I'm developing a distribution for the Python package I'm writing so I can post it on PyPI. It's my first time working with distutils, setuptools, distribute, pip, setup.py and all that and I'm struggling a bit with a learning curve that's quite a bit steeper than I anticipated :)
I was having a little trouble getting some of my test data files to be
included in the tarball by specifying them in the data_files
parameter in setup.py until I came across a different post here that pointed me
toward the MANIFEST.in
file. Just then I snapped to the notion that what you
include in the tarball/zip (using MANIFEST.in) and what gets installed in a
user's Python environment when they do easy_install or whatever (based on what
you specify in setup.py
) are two very different things; in general there being
a lot more in the tarball than actually gets installed.
This immediately triggered a code-smell for me and the realization that there must be more than one use case for a distribution; I had been fixated on the only one I've really participated in, using easy_install or pip to install a library. And then I realized I was developing work product where I had only a partial understanding of the end-users I was developing for.
So my question is this: "What are the use cases for a Python distribution other than installing it in one's Python environment? Who else am I serving with this distribution and what do they care most about?"
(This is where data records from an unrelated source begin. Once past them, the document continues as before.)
===== config.mk =====
export PLATFORM = sky130hd
export DESIGN_NAME = ctmr_unit
export DESIGN_NICKNAME = d
export VERILOG_FILES = /design/src/rtl/ctmr_pkg.sv /design/src/rtl/ctmr_div16.sv /design/src/rtl/ctmr_srcsel.sv /design/src/rtl/ctmr_core.sv /design/src/rtl/ctmr_unit.sv
export SDC_FILE = /design/constraint.sdc
export NUM_CORES = 1
export LEC_CHECK = 0
export ABC_AREA = 1
export BUFFER_PORTS_ARGS = -buffer_cell sky130_fd_sc_hd__buf_2
export CORE_UTILIZATION = 48
export DETAILED_ROUTE_END_ITERATION = 12
export PLACE_DENSITY = 0.68
export SETUP_SLACK_MARGIN = 0.1
export SLEW_MARGIN = 25
export SYNTH_ARGS = -nofsm -noshare
export SYNTH_HDL_FRONTEND = slang
export SYNTH_HIERARCHICAL = 1
export SYNTH_SLANG_ARGS = --single-unit

===== constraint.sdc =====
create_clock -name clk -period 4.3 [get_ports clk]
set_input_delay 0.215 -clock clk [delete_from_list [all_inputs] [get_ports clk]]
set_output_delay 0.215 -clock clk [all_outputs]
set_load 0.02 [all_outputs]

===== src/rtl/ctmr_pkg.sv =====
package ctmr_pkg;
  localparam int CNT_W  = 16;
  localparam int BYTE_W = 8;
  localparam int PRE_W  = 4;

  typedef enum logic [2:0] {
    M_CNT_EXT   = 3'd0,
    M_CNT_TXA   = 3'd1,
    M_CNT_TXB   = 3'd2,
    M_CNT_XT16  = 3'd3,
    M_TMR_EXT   = 3'd4,
    M_TMR_EXT16 = 3'd5,
    M_TMR_XT    = 3'd6,
    M_TMR_XT16  = 3'd7
  } ctmr_mode_e;
endpackage


===== src/rtl/ctmr_div16.sv =====
module ctmr_div16 #(
  parameter int PRE_W = 4
) (
  input  logic clk,
  input  logic rst,
  input  logic clr,
  input  logic in_tick,
  output logic out_tick
);
  logic [PRE_W-1:0] ph_q;

  assign out_tick = in_tick && (ph_q == '1);

  always_ff @(posedge clk) begin
    if (rst || clr) ph_q <= '0;
    else if (in_tick) ph_q <= ph_q + 1'b1;
  end
endmodule


===== src/rtl/ctmr_srcsel.sv =====
module ctmr_srcsel
  import ctmr_pkg::*;
(
  input  logic [2:0] mode_sel,
  input  logic       xtal_tick,
  input  logic       xtal_div,
  input  logic       ext_tick,
  input  logic       ext_div,
  input  logic       txa_tick,
  input  logic       txb_tick,
  output logic       src_tick
);
  always_comb begin
    unique case (ctmr_mode_e'(mode_sel))
      M_CNT_EXT:   src_tick = ext_tick;
      M_CNT_TXA:   src_tick = txa_tick;
      M_CNT_TXB:   src_tick = txb_tick;
      M_CNT_XT16:  src_tick = xtal_div;
      M_TMR_EXT:   src_tick = ext_tick;
      M_TMR_EXT16: src_tick = ext_div;
      M_TMR_XT:    src_tick = xtal_tick;
      default:     src_tick = xtal_div;
    endcase
  end
endmodule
Here are some of the working issues I haven't figured out yet that bear on the answer:
Is it a sensible thing to include everything that's under source control (git) in the source distribution? In the age of github, does anyone download a source distribution to get access to the full project source? Or should I just post a link to my github repo? Won't including everything bloat the distribution and make it take longer to download for folks who just want to install it?
I'm going to host the documentation on readthedocs.org. Does it make any sense for me to include HTML versions of the docs in the source distribution?
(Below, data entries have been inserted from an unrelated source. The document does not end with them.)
<file path="config.mk">
export PLATFORM = sky130hd
export DESIGN_NAME = scl_wavegen
export DESIGN_NICKNAME = d
export VERILOG_FILES = /design/src/rtl/scl_wavegen_pkg.sv /design/src/rtl/scl_cfg_stage.sv /design/src/rtl/scl_phase_timer.sv /design/src/rtl/scl_wavegen.sv
export SDC_FILE = /design/constraint.sdc
export NUM_CORES = 1
export LEC_CHECK = 0
export BUFFER_PORTS_ARGS = -buffer_cell sky130_fd_sc_hd__buf_2
export CORE_AREA = 2 2 97 80
export DETAILED_ROUTE_END_ITERATION = 10
export DIE_AREA = 0 0 99 82
export PLACE_DENSITY = 0.55
export SYNTH_ARGS = -nofsm -noshare
export SYNTH_HDL_FRONTEND = slang
export SYNTH_SLANG_ARGS = --single-unit
</file>
<file path="constraint.sdc">
create_clock -name clk -period 2.8 [get_ports clk]
set_input_delay 0.14 -clock clk [delete_from_list [all_inputs] [get_ports clk]]
set_output_delay 0.14 -clock clk [all_outputs]
set_load 0.01 [all_outputs]
</file>
<file path="src/rtl/scl_wavegen_pkg.sv">
package scl_wavegen_pkg;

    typedef enum logic [0:0] {
        ST_LOW  = 1'b0,
        ST_HIGH = 1'b1
    } scl_phase_e;

    // Length of one phase in system clocks; a zero divider counts as one.
    function automatic int unsigned phase_cycles(
        input int unsigned div,
        input int unsigned expo,
        input int unsigned off
    );
        int unsigned d;
        d = (div == 0) ? 1 : div;
        return (d << expo) + off;
    endfunction

endpackage

</file>
<file path="src/rtl/scl_cfg_stage.sv">
module scl_cfg_stage #(
    parameter int DIV_W   = 8,
    parameter int EXP_W   = 3,
    parameter int MAX_EXP = 7,
    parameter logic [2*DIV_W+EXP_W-1:0] RESET_WORD = '0
) (
    input  logic                     clk,
    input  logic                     rst_n,
    input  logic                     wr_en,
    input  logic [2*DIV_W+EXP_W-1:0] wr_word,
    input  logic                     commit,
    output logic [DIV_W-1:0]         nxt_low,
    output logic [DIV_W-1:0]         nxt_high,
    output logic [EXP_W-1:0]         nxt_exp,
    output logic [EXP_W-1:0]         act_exp
);
    localparam int CFG_W = 2*DIV_W + EXP_W;

    function automatic logic [CFG_W-1:0] clamp_word(input logic [CFG_W-1:0] w);
        logic [CFG_W-1:0] r;
        r = w;
        if (w[CFG_W-1 -: EXP_W] > EXP_W'(MAX_EXP))
            r[CFG_W-1 -: EXP_W] = EXP_W'(MAX_EXP);
        return r;
    endfunction

    localparam logic [CFG_W-1:0] RST_CLAMPED = clamp_word(RESET_WORD);

    logic [CFG_W-1:0] pend_q;
    logic [CFG_W-1:0] nxt_word;
    logic [EXP_W-1:0] act_exp_q;

    always_comb begin
        nxt_word = wr_en ? clamp_word(wr_word) : pend_q;
    end

    assign nxt_low  = nxt_word[DIV_W-1:0];
    assign nxt_high = nxt_word[2*DIV_W-1:DIV_W];
    assign nxt_exp  = nxt_word[CFG_W-1 -: EXP_W];
    assign act_exp  = act_exp_q;

    always_ff @(posedge clk) begin
        if (!rst_n) begin
            pend_q    <= RST_CLAMPED;
            act_exp_q <= RST_CLAMPED[CFG_W-1 -: EXP_W];
        end else begin
            if (wr_en)
                pend_q <= clamp_word(wr_word);
            if (commit)
                act_exp_q <= nxt_word[CFG_W-1 -: EXP_W];
        end
    end

endmodule

</file>
<file path="src/rtl/scl_phase_timer.sv">
module scl_phase_timer #(
    parameter int               CNT_W   = 12,
    parameter logic [CNT_W-1:0] RST_LEN = '1
) (
    input  logic             clk,
    input  logic             rst_n,
    input  logic             hold,
    input  logic             load,
    input  logic [CNT_W-1:0] load_val,
    output logic             expire
);
    logic [CNT_W-1:0] cnt_q;

    always_ff @(posedge clk) begin
        if (!rst_n) begin
            cnt_q <= RST_LEN;
        end else if (!hold) begin
            if (load)
                cnt_q <= load_val;
            else if (cnt_q > CNT_W'(1))
                cnt_q <= cnt_q - CNT_W'(1);
        end
    end

    assign expire = (cnt_q == CNT_W'(1));

endmodule

</file>
<file path="src/rtl/scl_wavegen.sv">
module scl_wavegen
    import scl_wavegen_pkg::*;
#(
    parameter int DIV_W   = 8,
    parameter int EXP_W   = 3,
    parameter int MAX_EXP = 5,
    parameter int OFFSET  = 4,
    parameter logic [2*DIV_W+EXP_W-1:0] RESET_WORD = {3'd2, 8'd10, 8'd10}
) (
    input  logic                     clk,
    input  logic                     rst_n,
    input  logic                     cfg_we,
    input  logic [2*DIV_W+EXP_W-1:0] cfg_wdata,
    input  logic                     hold,
    output logic                     scl_toggle,
    output logic                     scl_level
);
    localparam int CFG_W   = 2*DIV_W + EXP_W;
    localparam int OFF_W   = $clog2(OFFSET + 2);
    localparam int SHIFT_W = DIV_W + MAX_EXP;
    localparam int CNT_W   = ((SHIFT_W > OFF_W) ? SHIFT_W : OFF_W) + 1;
    localparam int RST_EXP_RAW = int'(RESET_WORD[CFG_W-1 -: EXP_W]);
    localparam int RST_EXP = (RST_EXP_RAW > MAX_EXP) ? MAX_EXP : RST_EXP_RAW;
    localparam logic [CNT_W-1:0] RST_LEN =
        CNT_W'(phase_cycles(int'(RESET_WORD[DIV_W-1:0]), RST_EXP, OFFSET));

    scl_phase_e state_q, state_d;

    logic [DIV_W-1:0] nxt_low, nxt_high, next_div;
    logic [EXP_W-1:0] nxt_exp, act_exp;
    logic [CNT_W-1:0] load_val;
    logic             expire;

    scl_cfg_stage #(
        .DIV_W      (DIV_W),
        .EXP_W      (EXP_W),
        .MAX_EXP    (MAX_EXP),
        .RESET_WORD (RESET_WORD)
    ) u_cfg (
        .clk      (clk),
        .rst_n    (rst_n),
        .wr_en    (cfg_we),
        .wr_word  (cfg_wdata),
        .commit   (scl_toggle),
        .nxt_low  (nxt_low),
        .nxt_high (nxt_high),
        .nxt_exp  (nxt_exp),
        .act_exp  (act_exp)
    );

    // Length of the phase that begins at the coming boundary
    always_comb begin
        next_div = (state_q == ST_LOW) ? nxt_high : nxt_low;
        load_val = CNT_W'(phase_cycles(int'(next_div), int'(nxt_exp), OFFSET));
    end

    scl_phase_timer #(
        .CNT_W   (CNT_W),
        .RST_LEN (RST_LEN)
    ) u_timer (
        .clk      (clk),
        .rst_n    (rst_n),
        .hold     (hold),
        .load     (scl_toggle),
        .load_val (load_val),
        .expire   (expire)
    );

    // Next-state logic
    always_comb begin
        state_d = state_q;
        if (scl_toggle) begin
            unique case (state_q)
                ST_LOW:  state_d = ST_HIGH;
                ST_HIGH: state_d = ST_LOW;
            endcase
        end
    end

    // State register
    always_ff @(posedge clk) begin
        if (!rst_n)
            state_q <= ST_LOW;
        else
            state_q <= state_d;
    end

    // Outputs
    always_comb begin
        scl_toggle = expire && !hold;
        scl_level  = (state_q == ST_HIGH);
    end

endmodule

</file>
==> impl_summary.txt <==
----------------------------------------------------
[Outcome]
  Result of the run ... completed

[Global route]
  GRT Resource Usage Total ... 0.169
  Vias in the first global route ... 2201
  Antenna violations before repair ... 0
  Global-route wire length before repair ... 10900 um
  Largest net degree at the start of global routing ... 26
  Grt total ovfl ... 0

[CTS]
  Number of hold-repair buffers added at the cts stage ... 0
  TritonCTS clock tree ... done
  Clock latency reported for the late side of the worst-skew pair ... 0.29 ns
  Max Root-Sink Buffers ... 2
  Clk root buf ... clkbuf_8
  Clock Sinks ... 34
  Clock H-tree levels ... 2
  Clock input transition at the sequential cells of the worst setup and hold paths ... about 0.08 ns
  Number of CTS-inserted buffers ... 5

[Finish]
  Share of final-layout standard cells stronger than drive strength 1 ... 0.289
  Most frequent cells in the layout ... nor2_1 (38), buf_4 (37), dfxtp_1 (33)
  Signed area change from the synthesized netlist to the final layout ... 23.8%
  Final-stage net count ... about 370
  Number of inserted diodes ... 0
  Area occupied by multi-input gates ... 1660 sq um
  Filler Cells Inserted ... slightly above 700
  Final standard cell area without fillers ... approximately 3000 sq um
  Most frequent standard cell in the layout excluding fill and tap cells ... nor2_1
  Area occupied by registers ... roughly 680 sq um

[Logic synthesis]
  Post-Synthesis Net Count ... approximately 310
  Sequential share of the synthesized area ... 0.280
  Flip-flop and latch count after synthesis ... 34
  EDFF count, synth ... 0
  Yosys synthesis warning count ... 0
  Primary FF master, synth ... dfxtp_1
  Avg Synthesized Cell Area ... 8.44 sq um
  Netlist area before placement ... around 2400 sq um
  Fraction of registers with async set/reset ... 0
  Number of distinct standard cells referenced by the synthesized netlist ... 62
  Post-synthesis instance total ... around 290

[Worst setup path]
  WS Path Type ... flip-flop to flip-flop
  Critical R2R Launch ... u_cfg.pend_q[13]$_SDFF_PN0_
  Kind of capture point of the worst setup path ... flip-flop
  Master of the slowest instance on the critical path ... or4_4
  Category of the worst setup path launch point ... flip-flop
  Buffers plus inverters on the worst setup path ... 0
  Highest net fanout along the worst path ... 4
  Cell class contributing the biggest share of worst-path delay ... simple AND/OR/NAND/NOR gates
  Required time of the critical path ... 2.98 ns
  Start point of the critical path ... u_cfg.pend_q[13]$_SDFF_PN0_
  Max stage delay on crit path ... about 0.57 ns
  CP arrival ... 2.84 ns
  Cell chain of the critical path ... mux4_2, or4_4, nor4_4, a211oi_2, nor2_2, ha_2, o21ai_1, and4b_1, xor2_1, a21oi_1

[Timing]
  Setup_tns ... 0 ns
  Fin. max-slew vios ... 0
  Max Clock Skew ... between 0.005 and 0.006 ns
  Worst slew margin relative to its limit ... 0.396
  Slew of the pin with the lowest slew margin ... approximately 0.9 ns
  Time the final worst path needs with I/O delays and setup ... 2.66 ns
  Final setup fails ... 0
  Count of final hold-check violations ... 0
  Minimum hold slack ... 0.0771 ns
  Fmax ... roughly 380 MHz
  Share of the clock period used by the worst path after layout ... 0.949

[Floorplan]
  Floorplan Core Area ... approximately 7200 sq um
  # IOs ... 25
  Cell Rows ... 28
  Effective utilization at floorplan ... 0.339
  Die height ... ~82 um
  Full die area ... slightly above 8000 sq um
  Width of the die ... a little under 100 um

[Pwr]
  Final total power ... 1.26 mW
  Total power per unit cell area ... 418 nW/um^2
  Leak ... ~1.3 nW
  Peak VDD IR ... between 0.00015 and 0.0002 V

[Route]
  ANT nets after route ... 0
  Wirelength, routed ... 6590 um
  Total number of vias ... 2387
  Wire length per cell ... 15.2 um
  Pre-antenna DRT Iters ... 4
  Remaining routing DRC violations ... 0
  Number of vias per cell ... around 5.5
  1st-iter DRT viols ... ~270

[Run]
  Count of maximum capacitance violations ... 0

[Placement]
  Cell area after placement ... just under 3000 sq um
  Weighted congestion reported at the end of routability-driven placement ... between 0.8 and 0.9
  Post-DP HPWL ... between 5000 and 6000 um
  Input/output buffers ... 24

[Hold path]
  Startpoint of the lowest-slack hold path ... cfg_wdata[3]
  Path class of the lowest-slack min-delay path ... input port to flip-flop

----------------------------------------------------
==> state kept, by name, indices dropped and copies added (netlist names) <==
name / count
u_timer.cnt_q: 14
u_cfg.pend_q: 19
scl_level: 1
==> cells by family after synthesis <==
family | share of synthesized area
compound gates | 0.215
mux | 0.186
simple gates | 0.238
buf+inv | 0.0443
fa+ha+maj | 0.0154
flops | 0.280
xor+xnor | 0.0216
==> per-stage QoR <==
stage,utilization,setup WS (ns),std cells
after global routing,0.419,-0.0124,432
after CTS,0.417,0.0507,432
after global placement,0.404,-0.0153,424
after floorplan,-,0.119,288
after detailed placement,0.404,-0.0286,424
final,0.419,0.141,432
==> per-layer routing <==
metal / GRT usage / wire [um] / vias to the layer above
li1: - / - / 1182
met1: 0.238 / 3310 / 1145
met2: 0.268 / 2910 / 53
met3: 0.0306 / 278 / 7
met4: 0.0425 / 83 / 0
met5: 0 / 0 / -
==> worst paths after layout <==
| kind | slack, ns | endpoint | cells after the start |
|---|---|---|---|
| worst max register to register | 0.14 | u_timer.cnt_q[10]$_SDFFE_PN0P_ | 10 |
| worst min register to register | 0.48 | u_cfg.pend_q[1]$_SDFF_PN1_ | 2 |
| worst max-delay path | 0.14 | u_timer.cnt_q[10]$_SDFFE_PN0P_ | 10 |
| worst min-delay path | 0.08 | u_cfg.pend_q[3]$_SDFF_PN1_ | 3 |
==> cell type report <==
type                    count  area share
multi-input cells         229       0.550
flip-flops and latches     34       0.227
repair buffers             63       0.145
well taps                  90      0.0374
clock buffers               5      0.0229
inverters                   8     0.00998
clock inverters             3     0.00707
==> cells in the mapped netlist (all sizes together) (6+ instances only) <==
master,n,area [sq um]
a21oi,17,85.1
clkbuf,12,45.0
dfxtp,34,681
inv,8,30.0
mux2i,23,230
mux4,7,165
nand2,20,75.1
nand3,7,35.0
nor2,39,146
nor3,9,45.0
nor4,7,71.3
o211ai,6,45.0
o21ai,15,75.1
or3,7,43.8
==> where the power goes <==
part | internal [mW] | leakage, nW | switching, mW | total [mW]
Sequential | 0.504 | 0.280 | 0.0122 | 0.517
Clock | 0.175 | 0.0441 | 0.202 | 0.377
Combinational | 0.176 | 0.931 | 0.187 | 0.363
==> worst reg2reg max path, stage by stage, from the launching register on <==
cell      delay (ns)
dfxtp_1         0.32
mux4_2          0.46
or4_4           0.57
nor4_4          0.15
a211oi_2        0.08
nor2_2          0.12
ha_2            0.22
o21ai_1         0.09
and4b_1         0.30
xor2_1          0.16
a21oi_1         0.08
==> timing repair <==
| item | in CTS | in global routing |
|---|---|---|
| setup endpoints to repair | 0 | 6 |
| gates resized for setup | 0 | 4 |
| endpoints found under the hold margin | 0 | 0 |
| setup buffers | 0 | 0 |
(Power assumes the default switching activity.)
Does anyone use python setup.py test
to run tests on a source
distribution? If so, what role are they in and what situation are they in? I
don't know if I should bother with making that work and if I do, who to make
it work for.
Some things that you might want to include in the source distribution but maybe not install include:
Quite often this will be the majority or all of what you are managing in version control and possibly a few generated files.
The main reason why you would do this when those files are available online or through version control is so that people know they have the version of the docs or tests that matches the code they're running.
If you only host the most recent version of the docs online, then they might not be useful to someone who has to use an older version for some reason. And the test suite on the tip in version control may not be compatible with the version of the code in the source distribution (e.g. if it tests features added since then). To get the right version of the docs or tests, they would need to comb through version control looking for a tag that corresponds to the source distribution (assuming the developers bothered tagging the tree). Having the files available in the source distribution avoids this problem.
As for people wanting to run the test suite, I have a number of my Python modules packaged in various Linux distributions and occasionally get bug reports related to test failures in their environments. I've also used the test suites of other people's modules when I encounter a bug and want to check whether the external code is behaving as the author expects in my environment.